» Records provided
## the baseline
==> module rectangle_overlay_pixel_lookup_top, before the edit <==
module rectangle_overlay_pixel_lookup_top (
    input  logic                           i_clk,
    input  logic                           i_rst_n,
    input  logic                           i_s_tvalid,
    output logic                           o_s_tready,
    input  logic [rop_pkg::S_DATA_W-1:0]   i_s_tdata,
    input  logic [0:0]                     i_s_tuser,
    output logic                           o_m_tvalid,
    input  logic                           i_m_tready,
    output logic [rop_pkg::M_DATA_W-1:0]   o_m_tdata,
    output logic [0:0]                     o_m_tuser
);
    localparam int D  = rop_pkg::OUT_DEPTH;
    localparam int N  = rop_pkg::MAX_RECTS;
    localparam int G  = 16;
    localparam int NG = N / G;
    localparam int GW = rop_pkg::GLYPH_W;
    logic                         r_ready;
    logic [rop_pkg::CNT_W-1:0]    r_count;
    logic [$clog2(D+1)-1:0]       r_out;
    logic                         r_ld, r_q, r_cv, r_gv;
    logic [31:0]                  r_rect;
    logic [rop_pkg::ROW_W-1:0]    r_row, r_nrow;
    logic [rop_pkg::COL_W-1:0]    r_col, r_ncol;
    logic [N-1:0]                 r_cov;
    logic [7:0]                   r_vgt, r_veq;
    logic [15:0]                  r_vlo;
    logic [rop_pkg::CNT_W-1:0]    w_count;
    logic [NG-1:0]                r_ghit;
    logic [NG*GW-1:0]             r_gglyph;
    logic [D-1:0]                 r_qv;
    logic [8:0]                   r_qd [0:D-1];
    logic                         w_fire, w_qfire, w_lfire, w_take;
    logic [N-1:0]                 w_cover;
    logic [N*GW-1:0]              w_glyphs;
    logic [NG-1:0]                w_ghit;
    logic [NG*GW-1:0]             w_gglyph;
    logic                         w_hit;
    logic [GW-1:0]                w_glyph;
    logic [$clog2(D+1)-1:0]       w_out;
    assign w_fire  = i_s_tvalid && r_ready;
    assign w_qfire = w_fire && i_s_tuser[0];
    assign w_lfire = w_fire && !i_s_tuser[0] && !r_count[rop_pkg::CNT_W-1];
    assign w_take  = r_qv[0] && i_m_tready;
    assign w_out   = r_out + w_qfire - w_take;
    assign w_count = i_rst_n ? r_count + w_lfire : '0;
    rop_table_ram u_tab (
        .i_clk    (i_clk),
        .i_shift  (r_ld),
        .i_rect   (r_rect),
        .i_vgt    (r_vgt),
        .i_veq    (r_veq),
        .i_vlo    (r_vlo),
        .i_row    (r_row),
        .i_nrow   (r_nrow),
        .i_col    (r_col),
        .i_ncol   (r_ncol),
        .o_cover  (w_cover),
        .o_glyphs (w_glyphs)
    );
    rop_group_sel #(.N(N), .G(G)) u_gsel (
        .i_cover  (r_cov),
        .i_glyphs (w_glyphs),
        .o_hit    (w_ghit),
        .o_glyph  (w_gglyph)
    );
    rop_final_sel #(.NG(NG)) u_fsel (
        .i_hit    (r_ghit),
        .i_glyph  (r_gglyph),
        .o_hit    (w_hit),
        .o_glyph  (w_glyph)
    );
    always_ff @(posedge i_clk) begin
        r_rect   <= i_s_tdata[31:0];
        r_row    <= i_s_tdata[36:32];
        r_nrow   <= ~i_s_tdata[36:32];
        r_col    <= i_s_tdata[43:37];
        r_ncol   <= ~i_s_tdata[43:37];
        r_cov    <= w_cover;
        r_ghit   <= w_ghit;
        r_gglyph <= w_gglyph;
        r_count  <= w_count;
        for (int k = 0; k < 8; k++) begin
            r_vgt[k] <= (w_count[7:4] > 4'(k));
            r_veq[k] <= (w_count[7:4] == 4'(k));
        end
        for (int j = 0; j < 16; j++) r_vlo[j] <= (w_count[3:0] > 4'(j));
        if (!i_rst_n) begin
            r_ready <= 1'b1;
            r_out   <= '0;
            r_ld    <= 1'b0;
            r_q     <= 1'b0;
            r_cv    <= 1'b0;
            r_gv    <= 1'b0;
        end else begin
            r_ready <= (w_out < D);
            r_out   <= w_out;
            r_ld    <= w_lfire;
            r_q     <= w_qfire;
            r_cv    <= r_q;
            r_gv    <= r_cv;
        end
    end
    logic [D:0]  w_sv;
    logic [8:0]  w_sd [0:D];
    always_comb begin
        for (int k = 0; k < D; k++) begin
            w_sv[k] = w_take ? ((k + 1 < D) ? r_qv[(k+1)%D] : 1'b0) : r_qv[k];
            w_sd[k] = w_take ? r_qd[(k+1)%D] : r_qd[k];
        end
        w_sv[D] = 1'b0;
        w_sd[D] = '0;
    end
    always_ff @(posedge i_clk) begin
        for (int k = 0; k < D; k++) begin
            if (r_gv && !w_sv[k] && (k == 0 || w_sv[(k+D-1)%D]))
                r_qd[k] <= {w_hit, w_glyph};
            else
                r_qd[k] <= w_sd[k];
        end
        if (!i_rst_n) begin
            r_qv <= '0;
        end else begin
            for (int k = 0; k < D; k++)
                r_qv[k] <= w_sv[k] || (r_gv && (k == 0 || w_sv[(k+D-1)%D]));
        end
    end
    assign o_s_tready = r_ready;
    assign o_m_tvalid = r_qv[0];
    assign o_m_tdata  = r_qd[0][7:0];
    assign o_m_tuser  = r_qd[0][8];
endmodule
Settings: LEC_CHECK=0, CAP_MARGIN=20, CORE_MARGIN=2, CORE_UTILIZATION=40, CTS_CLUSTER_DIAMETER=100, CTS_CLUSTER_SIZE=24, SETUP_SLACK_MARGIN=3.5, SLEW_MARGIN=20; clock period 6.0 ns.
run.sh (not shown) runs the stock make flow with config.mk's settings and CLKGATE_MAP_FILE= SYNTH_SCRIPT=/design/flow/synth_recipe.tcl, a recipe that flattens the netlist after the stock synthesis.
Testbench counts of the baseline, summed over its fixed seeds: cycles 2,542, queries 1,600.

» What is being asked
Using the listing, collect all lines in which the string "input" is found.

» Written solution
    input  logic                           i_clk,
    input  logic                           i_rst_n,
    input  logic                           i_s_tvalid,
    input  logic [rop_pkg::S_DATA_W-1:0]   i_s_tdata,
    input  logic [0:0]                     i_s_tuser,
    input  logic                           i_m_tready,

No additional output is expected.